我在自己的电脑上需要用mongodb图形客户端,但是mongodb的服务器地址没有对外网开放,只能通过先登录主机A,然后再从A连接mongodb服务器B。

本来想通过ssh端口转发的,但是我没有从机器A连接ssh到B的权限。于是就自己用python写一个。

 

原理很简单。

1.开一个socket server监听连接请求

2.每接受一个客户端的连接请求,就往要转发的地址建一条连接请求。即client->proxy->forward。proxy既是socket服务端(监听client),也是socket客户端(往forward请求)。

3.把client->proxy和proxy->forward这2条socket用字典给绑定起来。

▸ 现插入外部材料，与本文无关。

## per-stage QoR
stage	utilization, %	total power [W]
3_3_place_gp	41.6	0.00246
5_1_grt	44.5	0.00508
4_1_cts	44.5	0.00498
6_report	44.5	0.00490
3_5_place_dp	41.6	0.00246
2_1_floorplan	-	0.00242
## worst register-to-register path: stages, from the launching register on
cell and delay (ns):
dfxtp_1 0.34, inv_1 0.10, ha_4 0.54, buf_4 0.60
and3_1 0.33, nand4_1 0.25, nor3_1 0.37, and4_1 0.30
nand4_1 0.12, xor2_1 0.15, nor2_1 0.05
This design comes from an exercise in tuning for a short achievable clock period and few clock cycles on the open sky130 flow, not from production work.
In this exercise RTL edits were held to simulation tests only and were not proved equivalent to the original.
The clock input has no modelled driver; a real chip could not lean on it and would need a root buffer or a full tree.
Power and IR drop assume default switching activity.

Setup of job 101:
==> flow/design.v <==
module TopLevel(
  input        CLK,
  input        reset,
  input        start,
  output       halt,
  output [7:0] mem_addr,
  output       mem_re,
  output       mem_we,
  output [7:0] mem_wdata,
  input  [7:0] mem_rdata
);
  localparam logic [2:0] K_RLO = 3'd0, K_RHI = 3'd1, K_WLO = 3'd2, K_WHI = 3'd3,
                         K_RPAT = 3'd4, K_RSTR = 3'd5, K_NONE = 3'd6, K_WP3 = 3'd7;
  function automatic logic [15:0] encode(input logic [10:0] d);
    logic p1, p2, p4, p8, p16;
    p8  = ^d[10:4];
    p4  = (^d[10:7]) ^ (^d[3:1]);
    p2  = d[10]^d[9]^d[6]^d[5]^d[3]^d[2]^d[0];
    p1  = d[10]^d[8]^d[6]^d[4]^d[3]^d[1]^d[0];
    p16 = ^d ^ p8 ^ p4 ^ p2 ^ p1;
    encode = {d[10:4], p8, d[3:1], p4, d[0], p2, p1, p16};
  endfunction
  function automatic logic [15:0] decode(input logic [15:0] c);
    logic [3:0]  s;
    logic        par, dbl;
    logic [15:0] e;
    logic [10:0] d;
    s = '0;
    for (int k = 1; k < 16; k++)
      if (c[k]) s = s ^ 4'(k);
    par = ^c;
    e = par ? (16'h1 << s) : 16'h0;
    e = c ^ e;
    d = {e[15:9], e[7:5], e[3]};
    dbl = !par && (s != 4'd0);
    if (dbl) begin
      if (s == 4'd11) d = d ^ 11'h030;
      if (s == 4'd13) d = d ^ 11'h090;
      if (s == 4'd14) d = d ^ 11'h0a0;
    end
    decode = {dbl, 4'b0, d};
  endfunction
  function automatic logic [3:0] in_hits(input logic [7:0] b, input logic [4:0] pt);
    logic [3:0] h;
    for (int o = 0; o < 4; o++)
      h[o] = (b[7-o -: 5] == pt);
    in_hits = h;
  endfunction
  function automatic logic [3:0] cross_hits(input logic [7:0] a, input logic [7:0] b, input logic [4:0] pt);
    logic [15:0] w;
    logic [3:0]  h;
    w = {a, b};
    for (int o = 0; o < 4; o++)
      h[o] = (w[11-o -: 5] == pt);
    cross_hits = h;
  endfunction
  function automatic logic [2:0] cnt4(input logic [3:0] h);
    cnt4 = {2'b0, h[0]} + {2'b0, h[1]} + {2'b0, h[2]} + {2'b0, h[3]};
  endfunction
  logic       halt_r;
  logic [1:0] prog_r;           
  logic       re_r, we_r;
  logic [7:0] addr_r, wdata_r;
  logic [2:0] kind_r;
  logic       last_r;           
  logic [5:0] a_step;
  logic [4:0] rp;
  logic [7:0] wp;
  wire        p3     = (prog_r == 2'd2);
  wire [1:0]  prog_n = (prog_r == 2'd0) ? 2'd1 : 2'd2;
  wire [5:0]  s  = a_step;
  wire        t_wr  = p3 ? (s >= 6'd34) : ((s >= 6'd58) || s[0]);
  wire        t_rd  = p3 ? (s <= 6'd32) : !((s >= 6'd58) || s[0]);
  wire        t_hi  = (s >= 6'd58) ? s[0] : !s[1];
  wire [2:0]  t_kind = p3 ? (t_rd ? K_RSTR : t_wr ? K_WP3 : K_NONE) : {1'b0, t_wr, t_hi};
  wire [7:0]  t_p3w  = (s == 6'd34) ? 8'd193 : (s == 6'd35) ? 8'd192 : 8'd194;
  wire [7:0]  t_rda  = {p3, prog_r[0], 1'b0, rp};
  wire [7:0]  t_addr = t_rd ? t_rda : (p3 ? t_p3w : wp);
  wire        t_lst  = p3 ? (s == 6'd36) : (s == 6'd59);
  logic [15:0] raw_r;           
  logic [7:0]  hi_r;            
  logic [4:0]  pat_r;           
  logic [7:0]  c1_r;            
  logic [5:0]  c2_r;            
  logic [6:0]  cx_r;            
  wire [15:0] code    = (prog_r == 2'd0) ? encode(raw_r[10:0]) : decode(raw_r);
  logic [2:0]  hcnt_r, xcnt_r;  
  wire        hit_on  = p3 && !halt_r && (a_step >= 6'd3) && (a_step <= 6'd34);
  wire        acc_on  = p3 && !halt_r && (a_step >= 6'd4) && (a_step <= 6'd35);
  wire        first   = (a_step == 6'd3);
  wire [3:0]  hit_cur = in_hits(raw_r[7:0], pat_r);
  wire [3:0]  hit_x   = first ? 4'b0 : cross_hits(raw_r[15:8], raw_r[7:0], pat_r);
  logic [7:0] wdata_n;
  always_comb begin
    case (t_kind)
      K_WLO:   wdata_n = code[7:0];
      K_WHI:   wdata_n = hi_r;
      K_WP3:   case (s[1:0])
                 2'd2:    wdata_n = {2'b0, (|hit_cur) ? c2_r + 6'd1 : c2_r};    
                 2'd3:    wdata_n = c1_r + {5'b0, hcnt_r};   
                 default: wdata_n = c1_r + {1'b0, cx_r};  
               endcase
      default: wdata_n = 8'h00;
    endcase
  end
  wire [1:0] ip = (halt_r || !last_r) ? prog_r : prog_n;    
  wire [7:0] ip_addr  = (ip == 2'd0) ? 8'd0 : (ip == 2'd1) ? 8'd64 : 8'd160;
  wire [7:0] ip_delta = (ip == 2'd2) ? 8'h20 : 8'h01;
  wire [2:0] ip_kind  = (ip == 2'd2) ? K_RPAT : K_RLO;
  wire       go1      = halt_r && start;
  wire idle = halt_r || last_r;    
  always_ff @(posedge CLK) begin
    if (reset) begin
      halt_r  <= 1'b1;
      prog_r  <= 2'd0;
      last_r  <= 1'b0;
      re_r    <= 1'b1;
      we_r    <= 1'b0;
      addr_r  <= 8'd0;
      kind_r  <= K_RLO;
    end else if (idle) begin
      halt_r  <= halt_r ? !start : 1'b1;
      prog_r  <= ip;
      last_r  <= 1'b0;
      re_r    <= 1'b1;
      we_r    <= 1'b0;
      addr_r  <= ip_addr ^ (go1 ? ip_delta : 8'h00);
      kind_r  <= {ip_kind[2:1], go1};
    end else begin
      re_r    <= t_rd;
      we_r    <= t_wr;
      addr_r  <= t_addr;
      kind_r  <= t_kind;
      last_r  <= t_lst;
    end
  end
  always_ff @(posedge CLK) begin
    if (idle) begin
      a_step  <= 6'd2;
      rp      <= (ip == 2'd2) ? 5'd1 : 5'd2;
      wp      <= (ip == 2'd0) ? 8'd30 : 8'd94;
    end else begin
      a_step  <= a_step + 6'd1;
      if (t_rd) rp <= rp + 5'd1;
      if (t_wr) wp <= wp + 8'd1;
    end
  end
  always_ff @(posedge CLK) begin
    wdata_r <= wdata_n;
    if (t_kind == K_WLO) hi_r <= code[15:8];
    if (kind_r == K_RLO || kind_r == K_RSTR) raw_r[7:0] <= mem_rdata;
    if (kind_r == K_RHI) raw_r[15:8] <= mem_rdata;
    if (kind_r == K_RSTR) raw_r[15:8] <= raw_r[7:0];
    if (kind_r == K_RPAT) pat_r <= mem_rdata[4:0];
    hcnt_r <= cnt4(hit_cur);
    xcnt_r <= cnt4(hit_x);
    if (kind_r == K_RPAT) begin
      c1_r <= '0; c2_r <= '0; cx_r <= '0;
    end else begin
      if (acc_on) begin
        c1_r <= c1_r + {5'b0, hcnt_r};
        cx_r <= cx_r + {4'b0, xcnt_r};
      end
      if (hit_on && (|hit_cur)) c2_r <= c2_r + 6'd1;
    end
  end
  assign halt      = halt_r;
  assign mem_addr  = addr_r;
  assign mem_re    = re_r;
  assign mem_we    = we_r;
  assign mem_wdata = wdata_r;
endmodule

4.通过这个映射的字典把send/recv到的数据原封不动的传递

 

下面上代码。
 

#coding=utf-8 
import socket 
import select 
import sys 
  
to_addr = ('xxx.xxx.xx.xxx', 10000)#转发的地址 
  
class Proxy: 
  def __init__(self, addr): 
    self.proxy = socket.socket(socket.AF_INET,socket.SOCK_STREAM) 
    self.proxy.bind(addr) 
    self.proxy.listen(10) 
    self.inputs = [self.proxy] 
    self.route = {} 
  
  def serve_forever(self): 
    print 'proxy listen...' 
    while 1: 
      readable, _, _ = select.select(self.inputs, [], []) 
      for self.sock in readable: 
        if self.sock == self.proxy: 
          self.on_join() 
        else: 
          data = self.sock.recv(8096) 
          if not data: 
            self.on_quit() 
          else: 
            self.route[self.sock].send(data) 
  
  def on_join(self): 
    client, addr = self.proxy.accept() 
    print addr,'connect' 
    forward = socket.socket(socket.AF_INET, socket.SOCK_STREAM) 
    forward.connect(to_addr) 
    self.inputs += [client, forward] 
    self.route[client] = forward 
    self.route[forward] = client 
  
  def on_quit(self): 
    for s in self.sock, self.route[self.sock]: 
      self.inputs.remove(s) 
      del self.route[s] 
      s.close() 
  
if __name__ == '__main__': 
  try: 
    Proxy(('',12345)).serve_forever()#代理服务器监听的地址 
  except KeyboardInterrupt: 
    sys.exit(1)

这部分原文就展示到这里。